As sweeping as the changes may look on paper, they are apparently rather modest in their cumulative effect. However, performance boosts can come from other sources, and Piledriver has been optimized to achieve higher clock frequencies at lower power levels. AMD tells us Piledriver responds much better than Llano's cores to changes in voltage, allowing wider latitude for clock frequencies and finer-grained control over those speeds. For a mobile-focused CPU (err, APU) like Trinity, such things tend to be especially helpful.

A new IGP based on, uh, proven technology
Trinity's integrated graphics are a generation beyond Llano's and are, in terms of basic capabilities, pretty well up to date. They're also based on an older generation of discrete graphics chips, "Northern Islands," most familiar from the Radeon HD 6900 series of video cards. AMD's current GCN architecture didn't make the cut.


Logical block diagram of Trinity's IGP. Source: AMD.

There's your requisite block diagram of the graphics portion of the chip. If you have really good glasses, you could count all of the units yourself. Trinity's IGP has six SIMD engines and sports a total of 384 shader ALUs. Each SIMD engine has a texture unit capable of filtering four texels per clock, so the IGP totals 24 texels per cycle. The two render back-ends can blend eight pixels per clock.

None of those are numbers particularly breathtaking. Llano's IGP has 5 SIMD engines, 400 ALUs, 20 texels per clock of filtering throughput, and dual render back-ends. Still, Trinity's IGP should make better use of its resources. Trinity's IGP trades up to a VLIW4 shader execution unit that is more area efficient. Llano's VLIW5 design has a fifth "fat" ALU for certain types of functions, and the other four ALUs have a subset of its abilities. The Northern Islands shader core eliminates that fifth ALU and grants full and equal functionality to the other four units. This new arrangement seems to work well aboard the Radeon HD 6900 series. Northern Islands also brings some improvements in tessellation performance, thanks to improved buffering intended to manage the difficult data flow issue created by geometry expansion.

Importantly for AMD's plans, the Northern Islands graphics core is better suited for non-graphics computing, too. The VLIW4 shaders should map well to a broader range of data sets, and this core adds the ability to execute multiple, independent kernels (or programs, essentially) at once, each with its own command queue and address domain.

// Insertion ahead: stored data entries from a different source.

From an optimization exercise on the open Yosys and OpenROAD flow, aimed at small area, a short achievable clock period and few clock cycles per item; shortcuts taken in it are not production practice.
In this exercise RTL edits were held to simulation tests only and were not proved equivalent to the original.
The clock port is modelled as an ideal driver, which makes a skipped or thinned clock tree look cheaper than it is; a real chip needs a root buffer or a tree.
Power is estimated from default activity; no workload was simulated.

## v50
## fcodec
module fcodec (
    input  wire        clk,
    input  wire        rst,
    input  wire        in_valid,
    output wire        in_ready,
    input  wire [2:0]  op,
    input  wire [7:0]  sig,
    input  wire [63:0] opa,
    output reg         out_valid,
    output reg  [31:0] res,
    output reg         frng,
    output reg  [1:0]  err
);
Settings: LEC_CHECK=0, ABC_AREA=1, CAP_MARGIN=20, CORE_MARGIN=2, CORE_UTILIZATION=35, PLACE_DENSITY=0.75, SLEW_MARGIN=20; clock period 14.0 ns.
standard.sh (not shown) runs the stock make flow with config.mk's settings and CLKGATE_MAP_FILE= SYNTH_SCRIPT=/design/flow/synth_recipe.tcl, a recipe that flattens the netlist after the stock synthesis.
==> flow/flow/run.sh <==
#!/bin/bash
# Layout flow: the standard ORFS flow (standard.sh: unchanged synthesis
# and steps) at the design's clock period and constraints, with these
# settings changed on the make command line:
#  - SETUP_SLACK_MARGIN: ORFS's timing repair aims for this setup slack
#    instead of 0, so the layout reaches a shorter period than the clock's;
#  - BUFFER_PORTS_ARGS: the port buffers are buf_1 cells (resized by the
#    repair where timing needs it) instead of the resizer's default pick;
#  - PRE_CTS_TCL: flow/clock_tree.tcl builds a balanced two-level clock tree
#    (4 + 8 clkbuf_16) in place of clock_tree_synthesis; the rest of ORFS's
#    CTS step (legalisation, timing repair) runs unchanged.
# The make output goes to orfs_make.log; each ORFS step also writes its own
# log under orfs/logs.
set -euo pipefail
bash standard.sh \
  SETUP_SLACK_MARGIN=10.45 \
  "BUFFER_PORTS_ARGS=-buffer_cell sky130_fd_sc_hd__buf_1" \
  "PRE_CTS_TCL=$PWD/flow/clock_tree.tcl" \
  finish > orfs_make.log 2>&1
Other scripts of this flow, unchanged in this note and not shown: flow/flow/clock_tree.tcl
Testbench counts of v50, summed over its fixed seeds: cycles 32,024, items 32,000.
Modified inputs, v48 compared to v50
- CORE_UTILIZATION: 35 -> 40
- PLACE_DENSITY: 0.75 -> unset
diff --git a/flow/flow/run.sh b/flow/flow/run.sh
--- a/flow/flow/run.sh
+++ b/flow/flow/run.sh
@@ -1,6 +1,9 @@
 #!/bin/bash
-# Layout flow: the standard ORFS flow (standard.sh: unchanged synthesis
-# and steps) at the design's clock period and constraints, with these
-# settings changed on the make command line:
+# Layout flow: the standard ORFS flow (standard.sh) at the design's
+# clock period and constraints, with these settings changed on the make
+# command line:
+#  - SYNTH_SCRIPT: flow/mysynth.tcl, the standard synthesis with ABC's
+#    combinational mapping run with flow/map.abc (an area-oriented script)
+#    instead of ORFS's abc_area.script; registers are unchanged;
 #  - SETUP_SLACK_MARGIN: ORFS's timing repair aims for this setup slack
 #    instead of 0, so the layout reaches a shorter period than the clock's;
@@ -11,7 +14,10 @@
 #    CTS step (legalisation, timing repair) runs unchanged.
 # The make output goes to orfs_make.log; each ORFS step also writes its own
-# log under orfs/logs.
+# log under orfs/logs (synthesis: orfs/logs/.../1_2_yosys.log).
 set -euo pipefail
+export MAP_ABC="$PWD/flow/map.abc"
+export MAP_ABC_DELAY_PS=3000
 bash standard.sh \
+  "SYNTH_SCRIPT=$PWD/flow/mysynth.tcl" \
   SETUP_SLACK_MARGIN=10.45 \
   "BUFFER_PORTS_ARGS=-buffer_cell sky130_fd_sc_hd__buf_1" \
==> flow/flow/map.abc (new file) <==
strash; &get -n; &fraig -x; &put; scorr; dc2; dretime; strash; dch -f; map -a; topo; stime -c; upsize -c {D}; dnsize -c {D}
==> flow/flow/mysynth.tcl (new file) <==
# Synthesis: the standard synthesis script (the contents of
# synth_recipe.tcl, which runs ORFS's synth.tcl), with ABC's technology
# mapping of the combinational logic run with the script $MAP_ABC
# (flow/map.abc) instead of ORFS's abc_area.script. Yosys maps the registers
# before ABC runs, so they are the standard synthesis's.
proc synth {args} { yosys synth -nofsm -noshare {*}$args }
proc abc {args} {
  set out {}
  set skip 0
  foreach a $args {
    if { $skip } { set skip 0; continue }
    if { $a eq "-script" || $a eq "-D" } { set skip 1; continue }
    lappend out $a
  }
  yosys abc {*}$out -script $::env(MAP_ABC) -D $::env(MAP_ABC_DELAY_PS)
}
source $::env(SCRIPTS_DIR)/synth.tcl
# left out here: clear keep_hierarchy, flatten, clean up, hide names made inside functions, write 1_2_yosys.v
Results
v50 vs v48, worst-path cell with the longest stage delay: sky130_fd_sc_hd__dfxtp_1 vs sky130_fd_sc_hd__dfxtp_4. Re cell count after placement: v50 was higher than v48. Sort v48 and v50 by post-route standard cell area excluding fillers, ascending, and v50 comes first. Routed via count divided by cell count was lower in v50 than in v48. The number of nets produced by synthesis in v48 is 0.854 times that in v50. v48 and v50 ended up with roughly the same hold slack. Between v50 and v48, the share of async-settable or async-resettable flops after synthesis figures differ only marginally.
Here is what was changed in the inputs of v52 compared with v48.
- putting PLACE_DENSITY at 0.75 where nothing was set
==> flow/flow/run.sh <==
#!/bin/bash
# Layout flow: the standard ORFS flow (standard.sh: unchanged synthesis
# and steps) at the design's clock period and constraints, with these
# settings changed on the make command line:
#  - SETUP_SLACK_MARGIN: ORFS's timing repair aims for this setup slack
#    instead of 0, so the layout reaches a shorter period than the clock's;
#  - BUFFER_PORTS_ARGS: the port buffers are buf_1 cells (resized by the
#    repair where timing needs it) instead of the resizer's default pick;
#  - PRE_CTS_TCL: flow/clock_tree.tcl builds a balanced two-level clock tree
#    (4 + 8 clkbuf_16) in place of clock_tree_synthesis; the rest of ORFS's
#    CTS step (legalisation, timing repair) runs unchanged.
# The make output goes to orfs_make.log; each ORFS step also writes its own
# log under orfs/logs.
set -euo pipefail
bash standard.sh \
  SETUP_SLACK_MARGIN=10.45 \
  "BUFFER_PORTS_ARGS=-buffer_cell sky130_fd_sc_hd__buf_1" \
  "PRE_CTS_TCL=$PWD/flow/clock_tree.tcl" \
  finish > orfs_make.log 2>&1
removed: flow/flow/map.abc
removed: flow/flow/mysynth.tcl
Notes after the runs:
From v48 to v52, max-slew violation total from the final report did not move at all. Taking v48 as 1.0, v52 lands at 0.950 on final design instance area without fill. v52 against v48: share of post-route cells with drive strength above 1 -13 points, worst IR drop on VDD decreased by about 1.5% relative to the old numbers, via count went up 584, wire length after detailed routing went down. Sequential share of power ended up 3.1 points higher on v52 than on v48.
In every run of this note, the design's own scripts or RTL, not TritonCTS, make the clock network.

[port drivers added, routing unchanged]
In the flow no input, the clock included, has a driving cell. The finished layouts below were timed again as built, in two steps.
Step 1, drivers: a clkbuf_16 drives clk and a buf_2 each remaining input, both assumed.
Step 2 moves the port delays by t, midway between the first and last clock arrival at a register: inputs arrive t later, outputs are due t later. That takes back most of the time a late clock gives input paths.
Slacks: ideal ports / drivers / drivers and shift; pairs: ideal ports / drivers.
run | shift t [ns] | setup WS [ns] | worst hold slack (ns) | worst setup path after step 2 | worst register clock-pin slew, ns
v50 | 0.388 | 10.481 / 10.371 / 10.291 | 0.330 / 0.330 / 0.330 | input to register | 0.09 / 0.09
v48 | 0.371 | 9.709 / 9.709 / 9.709 | 0.328 / 0.328 / 0.328 | register to register | 0.07 / 0.07
v52 | 0.375 | 10.478 / 10.376 / 10.273 | 0.323 / 0.323 / 0.323 | input to register | 0.08 / 0.08
After both steps every run listed still meets setup and hold. The setup slack of v52, which loses most, moves by -0.102 ns with the drivers and by -0.205 ns with both steps.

None of those enhancements is likely to provide as much uplift versus Llano as one other change: higher IGP clock speeds. The fastest mobile Llano IGP runs at 444MHz, but Trinity's IGP operates at frequencies as high as 686MHz. When combined with the architectural enhancements and the slight bump from five SIMDs to six, the higher clock speed should make Trinity's IGP a considerable upgrade from Llano's. Texture filtering capacity is nearly doubled, and other key rates are up by 40-50%, with the notable exception of memory bandwidth, which depends on the DIMM speed.

Although Trinity's IGP isn't based on the latest architecture, its associated media processing block is AMD's most recent vintage. The UVD3 video decode engine adds support for the MVC extension to H.264 for stereoscopic 3D, for the MPEG-4/DivX format, and for decoding dual HD streams simultaneously. The brand-new VCE block throws hardware-accelerated H.264 encoding into the mix, too—something that's important not just for performance and power efficiency reasons, but also for enabling new features like wireless displays.

Speaking of displays, Trinity can drive as many as four at once over HDMI, DVI, and DisplayPort. AMD has blazed the trail for DisplayPort adoption among consumer systems, and this chip supports DisplayPort 1.2 operation at up to 5.4 Gbps, including the daisy-chaining of multiple monitors on a single link. The APU can bundle sound into its digital display connections, as well—as many as four 7.1-channel audio streams, with broad support for digital encoding standards, including DTS Master Audio and Dolby TrueHD.